A failed engagement and extended repression are a deadly concoction in Ivo de Jager’s new play Sweetmeat. When Sigmund’s relationship falls apart and moves in with the frankly weird but sweet Christian, his restrained sadism quietly erupts after previously ruining his life. They discover that their compatibility expands further than a shared love for foreign films and folklore, but where do you draw the line between quirk interest and psychological disturbance?
It’s sexy and repulsive, horrid and argumentative - a truly compelling project that just needs some tidying up and a stronger dramaturgical control.

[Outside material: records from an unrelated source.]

`timescale 1ns / 1ps
module cordic_pipeline(clk, x0, y0, z0, out_x, out_y, out_z);
	parameter M = 6;
	parameter N = 10;
	parameter ITER_BIT = 4;
	parameter ITER_COUNT = 11;
	input clk;
	input signed [M + N - 1:0] x0;
	input signed [M + N - 1:0] y0;
	input signed [M + N - 1:0] z0;
	output signed [M + N - 1:0] out_x;
	output signed [M + N - 1:0] out_y;
	output signed [M + N - 1:0] out_z;
	reg signed [M + N - 1:0] atan_lut [ITER_COUNT:0];
	initial begin
		atan_lut[0] = 16'b0000001100100100;
		atan_lut[1] = 16'b0000000111011010;
		atan_lut[2] = 16'b0000000011111010;
		atan_lut[3] = 16'b0000000001111111;
		atan_lut[4] = 16'b0000000000111111;
		atan_lut[5] = 16'b0000000000011111;
		atan_lut[6] = 16'b0000000000001111;
		atan_lut[7] = 16'b0000000000000111;
		atan_lut[8] = 16'b0000000000000011;
		atan_lut[9] = 16'b0000000000000001;
		atan_lut[10] = 16'b0000000000000000;
		atan_lut[11] = 16'b0000000000000000;
	end
	wire signed [M + N - 1:0] x_values [ITER_COUNT:0];
	wire signed [M + N - 1:0] y_values [ITER_COUNT:0];
	wire signed [M + N - 1:0] z_values [ITER_COUNT:0];
	assign x_values[0] = x0;
	assign y_values[0] = y0;
	assign z_values[0] = z0;
	genvar i;
	generate
		for (i = 0; i < ITER_COUNT; i = i + 1)
			begin
				cordic_single_stage #(.m(M), .n(N), .iter_length(ITER_BIT)) stage (
					 .clk(clk), 
					 .x_in(x_values[i]), 
					 .y_in(y_values[i]), 
					 .z_in(z_values[i]), 
					 .i(i), 
					 .atan(atan_lut[i]), 
					 .x_out(x_values[i + 1]), 
					 .y_out(y_values[i + 1]), 
					 .z_out(z_values[i + 1])
				);
			end
	endgenerate
	assign out_x = x_values[ITER_COUNT];
	assign out_y = y_values[ITER_COUNT];
	assign out_z = z_values[ITER_COUNT];
endmodule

Running over 90 minutes plus an interval may not be the right format here. Though we mostly understand the universal need for a break, it can stunt the outcome of a production. On this occasion, it comes at a point where tension is still being built. If the fact that the characters haven’t been fully cemented in our favour isn’t enough to grant this critique, someone from the creative team had to interject with applause on press night because the audience was expecting a scene change. It’s an easily solvable problem.

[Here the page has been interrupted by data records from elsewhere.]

Design DE2_115_Project_Top, start of the top module:
module DE2_115_Project_Top (
    input  wire        CLOCK_50,
    input  wire        RST,       
    input  wire [3:0]  KEY,       
    input  wire [17:0] SW,        
    output wire [7:0]  LCD_DATA,
    output wire        LCD_RS,
    output wire        LCD_RW,
    output wire        LCD_EN,
    output wire        LCD_ON,   
    output wire        LCD_BLON
);
Size: ~3500 cells after synthesis, ~37 I/O pins, roughly 0.037 mm^2 of cells after synthesis.
==> flow/config.mk <==
export PLATFORM = sky130hd
export DESIGN_NAME = DE2_115_Project_Top
export DESIGN_NICKNAME = DE2_115_Project_Top
export VERILOG_FILES = /design/flow/design.v
export SDC_FILE = /design/flow/constraint.sdc
export NUM_CORES = 4
export LEC_CHECK = 0
export CAP_MARGIN = 20
export CORE_MARGIN = 2
export CORE_UTILIZATION = 72
export CTS_CLUSTER_DIAMETER = 93
export SLEW_MARGIN = 20
==> flow/constraint.sdc <==
create_clock -name core_clock -period 6.82 [get_ports {CLOCK_50}]
set_input_delay 1.3640 -clock core_clock [delete_from_list [all_inputs] [get_ports {CLOCK_50}]]
set_output_delay 1.3640 -clock core_clock [all_outputs]
set_load 0.01 [all_outputs]
run.sh (not shown) runs the stock make flow with config.mk's settings and CLKGATE_MAP_FILE=.
The starting point produced a layout that fails on negative setup slack.
Edit:
Settings changed: ABC_AREA set to 1, CELL_PAD_IN_SITES_GLOBAL_PLACEMENT set to 2, CORE_UTILIZATION 72 to 40, CTS_CLUSTER_DIAMETER 93 to unset, CTS_CLUSTER_SIZE set to 51, SLEW_MARGIN 20 to 15, TNS_END_PERCENT set to 40.
Clock period 6.82 ns to 20.0 ns, I/O delays scaled along.
After rerunning: The new run ran to the end with no violations; setup slack is better by 12000 ps; routed wire length falls by roughly a tenth; synthesized cell count came out higher by a quarter to a third.
Edit:
Settings changed: CELL_PAD_IN_SITES_GLOBAL_PLACEMENT 2 to unset, CORE_UTILIZATION 40 to 72, CTS_CLUSTER_DIAMETER set to 245, CTS_CLUSTER_SIZE 51 to unset, SLEW_MARGIN 15 to 20, TNS_END_PERCENT 40 to unset.
Clock period 20.0 ns to 6.85 ns, I/O delays scaled along.
After rerunning: Now the flow finished with negative setup slack left; die size goes down by 44%; combinational power goes up to 2.9 times its value; non-clock buffer count goes up by 146; register-to-register slack is worse by 12000 ps.
Edit:
Settings changed: CTS_CLUSTER_DIAMETER 245 to 250, PLACE_DENSITY_LB_ADDON set to 0.06.
Clock period 6.85 ns to 6.82 ns, I/O delays scaled along.
After rerunning:
- The new run reached the layout checks and failed them: negative setup slack
- synthesized area is unchanged
- setup slack is better by 62 ps
- die size is unchanged
- cell count goes down by 0.46%
- final area came out lower by 0.35%
- worst hold slack is worse by 3.7 ps
- sequential cell count does not change
- wire length climbs by 1.6%
- register-to-register slack improves by 60 ps
- clock power came out higher by about 2%

## 10-24
DE2_115_Project_Top again, from the RTL that the note above started with.
Settings: LEC_CHECK=0, ABC_AREA=1, CAP_MARGIN=20, CELL_PAD_IN_SITES_GLOBAL_PLACEMENT=0, CORE_ASPECT_RATIO=0.92, CORE_MARGIN=2, CORE_UTILIZATION=72, CTS_CLUSTER_DIAMETER=367, CTS_CLUSTER_SIZE=13, GPL_ROUTABILITY_DRIVEN=1, PLACE_DENSITY_LB_ADDON=0.06, SETUP_SLACK_MARGIN=0.6, SLEW_MARGIN=40; clock period 6.99 ns.
In 10-24 the implementation completed, yet the final layout does not meet the checks, the culprit being negative setup slack.
--- input diff 10-24..05-13 ---
- changing SETUP_SLACK_MARGIN from 0.6 to 1.85
- removing CELL_PAD_IN_SITES_GLOBAL_PLACEMENT (formerly 0)
- changing SLEW_MARGIN from 40 to 20
- removing GPL_ROUTABILITY_DRIVEN (formerly 1)
- removing CORE_ASPECT_RATIO (formerly 0.92)
- changing CTS_CLUSTER_DIAMETER from 367 to 250
- changing the clock period (ns, I/O delays scaled along) from 6.99 to 6.82
[summary]
05-13 finished all stages; however, its layout fails the closing checks, the failures being negative setup slack. 10-24 has a lower utilization of the core after routing than 05-13. In the tables for 10-24 and 05-13, area used by multi-input combinational logic reads lower with 10-24. Compared with 10-24, 05-13 shows static leakage higher by 0.41 nW. 05-13 ended with more share of the clock period used by the worst path than 10-24. In the reports for 10-24 and 05-13, the larger core region area belongs to 05-13. From 10-24 to 05-13 the numbers moved as follows: power consumption +4.0%, worst hold slack after final layout lower. Relative contribution of sequential cells to total power, 10-24 and 05-13, higher one = 10-24. Looking only at maximum vdd ir drop, and setting everything else aside, the lower value of 10-24 and 05-13 goes to 05-13.
Power and IR drop assume default switching activity.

De Jager plays a risky and risqué game. His writing has a strong foundation; he might be a tad philosophically self-indulgent and slip into exceedingly pretentious turns of phrase that stick out, but he tells a gripping story. It would be easy to reduce the plot to man’s fascination with cannibalism, but the writer digs deeper. His argument is intellectual in its presentation of depravity at its most human. Connor Geoghegan’s direction could be tightened up in its transitions, but he intensifies the pressure between the two men exceptionally well.
Matthew Dunlop and Jamie McClean establish an intriguing push and pull from the beginning. They watch experimental movies and hoover cocaine off the coffee table for days on end while their chemistry does the work. McClean’s Christian is captivated by Sigmund’s grandiose nihilism while discussing his mother’s troubled history and his own self-harming past. There’s a reason the performances are introduced by a long list of trigger warnings. The dialogue is peppered with mentions of violent content and snuff videos that appeal to the search for erotic gore.

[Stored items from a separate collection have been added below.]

[design/flow/config.mk]
export PLATFORM = sky130hd
export DESIGN_NAME = interpolation
export DESIGN_NICKNAME = interpolation
export VERILOG_FILES = /design/flow/design.v
export SDC_FILE = /design/flow/constraint.sdc
export NUM_CORES = 4
export LEC_CHECK = 0
export ABC_AREA = 1
export CAP_MARGIN = 20
export CORE_MARGIN = 2
export CORE_UTILIZATION = 71
export CTS_CLUSTER_DIAMETER = 24
export CTS_CLUSTER_SIZE = 60
export MAX_ROUTING_LAYER = met4
export PLACE_DENSITY = 0.4
export SETUP_SLACK_MARGIN = -0.32
export SLEW_MARGIN = 15
[design/flow/constraint.sdc]
create_clock -name core_clock -period 19.7 [get_ports {clk}]
set_input_delay 3.9400 -clock core_clock [delete_from_list [all_inputs] [get_ports {clk}]]
set_output_delay 3.9400 -clock core_clock [all_outputs]
set_load 0.01 [all_outputs]
[design/flow/design.v]
module interpolation (
    input           clk,
    input           RST,
    input           START,
    input   [5:0]   H0,
    input   [5:0]   V0,
    input   [3:0]   SW,
    input   [3:0]   SH,
    output          REN,
    input   [7:0]   R_DATA,
    output  [11:0]  ADDR,
    output  [7:0]   O_DATA,
    output          O_VALID
);
reg [5:0] reg_H0, reg_H0_next;
reg [5:0] reg_V0, reg_V0_next;
reg [3:0] reg_SW, reg_SW_next;
reg [3:0] reg_SH, reg_SH_next;
reg [11:0] reg_ADDR, reg_ADDR_next;
reg        output_valid, output_valid_next;  
reg        done, done_next;  
assign ADDR = reg_ADDR;
assign REN = 1'b0;
assign O_VALID = output_valid;
reg [9:0] width_sum, width_sum_next;
reg [9:0] height_sum, height_sum_next;
wire [5:0] X_lower, X_upper, Y_lower, Y_upper;
reg [5:0] last_y_row, last_y_row_next;  
reg x_divide, y_divide, x_divide_next, y_divide_next;
assign X_lower = width_sum[9:4];
assign X_upper = x_divide_next ? width_sum[9:4] : width_sum[9:4] + 1;
assign Y_lower = height_sum[9:4];
assign Y_upper = y_divide_next ? height_sum[9:4] : height_sum[9:4] + 1;
wire [5:0] next_X_lower, next_X_upper, next_Y_lower, next_Y_upper;
assign next_X_lower = width_sum_next[9:4];
assign next_X_upper = (width_sum_next[3:0] == 0) ? width_sum_next[9:4] : width_sum_next[9:4] + 1;
assign next_Y_lower = height_sum_next[9:4];
assign next_Y_upper = (height_sum_next[3:0] == 0) ? height_sum_next[9:4] : height_sum_next[9:4] + 1;
reg [3:0] x_ratio, x_ratio_next;  
reg [3:0] y_ratio, y_ratio_next;  
wire [7:0] left_margin, right_margin;
reg [7:0] data_y_lower [0:1];
reg [7:0] data_y_lower_next [0:1];
reg [7:0] data_y_upper [0:1];
reg [7:0] data_y_upper_next [0:1];
reg [4:0] count_cycle, count_cycle_next;
reg [1:0] pre_pre_state, pre_state, state, state_next;
wire pre_pre_state_is_11, pre_pre_state_is_10, pre_pre_state_is_01, pre_pre_state_is_00;
assign pre_pre_state_is_11 = pre_pre_state[1] & pre_pre_state[1];
assign pre_pre_state_is_00 = ~pre_pre_state[1] & ~pre_pre_state[0];
wire [5:0] x_ADDR, y_ADDR;
assign x_ADDR = state[1] ? X_upper : X_lower;
assign y_ADDR = state[0] ? Y_upper : Y_lower;
    Cal_Interpolation cal_inter_left (
        .DATA_1(data_y_lower[0]),
        .DATA_2(data_y_upper[0]),
        .ratio(y_ratio),
        .Out_DATA(left_margin)
    );
    Cal_Interpolation cal_inter_right (
        .DATA_1(data_y_lower[1]),
        .DATA_2(data_y_upper[1]),
        .ratio(y_ratio),
        .Out_DATA(right_margin)
    );
    Cal_Interpolation cal_inter (
        .DATA_1(left_margin),
        .DATA_2(right_margin),
        .ratio(x_ratio),
        .Out_DATA(O_DATA)
    );
always @(*)begin
    count_cycle_next = count_cycle;
    case(state)
        2'b00: begin
            if(y_divide_next | x_divide_next) begin
                state_next = 2'b11;
            end
            else begin
                state_next = 2'b01;
            end
        end
        2'b01: begin
            state_next = 2'b10;
        end
        2'b10: begin
            state_next = 2'b11;
        end
        2'b11: begin
            count_cycle_next = (count_cycle == 5'd16) ? 0 : count_cycle + 1;
            if(X_lower == next_X_lower && Y_upper == next_Y_upper) begin
                state_next = (X_upper == next_X_upper) ? 2'b11 : 2'b01;
            end
            else if(X_upper == next_X_lower) begin
                state_next = 2'b10;
            end
            else begin
                state_next = 2'b00;
            end
        end
    endcase
end
always @(*)begin
    reg_ADDR_next[5:0] = x_ADDR + reg_H0;
    reg_ADDR_next[11:6] = y_ADDR + reg_V0;
    output_valid_next = pre_state[1] & pre_state[0];
end
always @(*)begin
    case(pre_state)
        2'b00: begin
            data_y_lower_next[0] = R_DATA;
            data_y_lower_next[1] = x_divide ? R_DATA : data_y_lower[1];
            data_y_upper_next[0] = y_divide ? R_DATA : data_y_upper[0];
            data_y_upper_next[1] = data_y_upper[1];
        end
        2'b01: begin
            data_y_upper_next[0] = R_DATA;
            data_y_lower_next[0] = data_y_lower[0];
            data_y_lower_next[1] = data_y_lower[1];
            data_y_upper_next[1] = data_y_upper[1];
        end
        2'b10: begin
            data_y_lower_next[1] = R_DATA;
            data_y_lower_next[0] = pre_pre_state_is_11 ? data_y_lower[1] : data_y_lower[0];  
            data_y_upper_next[0] = pre_pre_state_is_11 ? data_y_upper[1] : data_y_upper[0];
            data_y_upper_next[1] = data_y_upper[1];
        end
        2'b11: begin
            data_y_upper_next[1] = R_DATA;
            data_y_lower_next[1] = y_divide ? R_DATA : data_y_lower[1];
            data_y_upper_next[0] = x_divide ? R_DATA : data_y_upper[0];
            data_y_lower_next[0] = y_divide ? data_y_upper[0] :
                                    x_divide ? data_y_lower[1] : data_y_lower[0];
        end
    endcase
end
always @(*)begin
    if(START) begin
        reg_H0_next = H0;
        reg_V0_next = V0;
        reg_SW_next = SW - 1;
        reg_SH_next = SH - 1;
    end
    else begin
        reg_H0_next = reg_H0;
        reg_V0_next = reg_V0;
        reg_SW_next = reg_SW;
        reg_SH_next = reg_SH;
    end
end
always @(*)begin
    if(state == 2'b11) begin
        if(count_cycle == 5'd16) begin
            width_sum_next = 0;
            height_sum_next = height_sum + reg_SH;
        end
        else begin
            width_sum_next = width_sum + reg_SW;
            height_sum_next = height_sum;
        end
    end
    else begin
        width_sum_next = width_sum;
        height_sum_next = height_sum;
    end
    x_divide_next = (width_sum[3:0] == 0);
    y_divide_next = (height_sum[3:0] == 0);
    x_ratio_next = width_sum[3:0];
    y_ratio_next = height_sum[3:0];
    if(height_sum[9:4] == reg_V0_next) begin
        done_next = 0;
    end
    else begin
        done_next = 1;
    end
end
always @(negedge clk) begin
    reg_ADDR <= reg_ADDR_next;
    data_y_lower[0] <= data_y_lower_next[0];
    data_y_lower[1] <= data_y_lower_next[1];
    data_y_upper[0] <= data_y_upper_next[0];
    data_y_upper[1] <= data_y_upper_next[1];
    output_valid <= output_valid_next;
end
always @(posedge clk) begin
    if(RST | START) begin
        width_sum <= 0;
        height_sum <= 0;
        state <= 2'b00;
        pre_state <= 2'b00;
        pre_pre_state <= 2'b00;
        x_divide <= 0;
        y_divide <= 0;
        x_ratio <= 0;
        y_ratio <= 0;
        done <= 1;
        count_cycle <= 0;
    end
    else begin
        width_sum <= width_sum_next;
        height_sum <= height_sum_next;
        state <= state_next;
        pre_state <= state;
        pre_pre_state <= pre_state;
        x_divide <= x_divide_next;
        y_divide <= y_divide_next;
        x_ratio <= x_ratio_next;
        y_ratio <= y_ratio_next;
        done <= done_next;
        count_cycle <= count_cycle_next;
    end
    reg_H0 <= reg_H0_next;
    reg_V0 <= reg_V0_next;
    reg_SW <= reg_SW_next;
    reg_SH <= reg_SH_next;
end
endmodule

It’s curious that the subject is approached with a level of blunt neutrality. The piece doesn’t try to make knife play appealing to the masses or justify it with convoluted justifications - the characters simply share the same shame and hunger. Their fetish and kinks shackle them, preventing them from building steady relationships and ultimately betraying their traumas. Underneath the unquestionably messed up surface, vulnerability lies in wait and that’s where the all the promise of the show is.
Removing the interval, tightening a few parts of the conversations, and de-beautifying others will lift Sweetmeat to an intense psychological analysis.
Sweetmeat runs at the Old Red Lion until 23 November.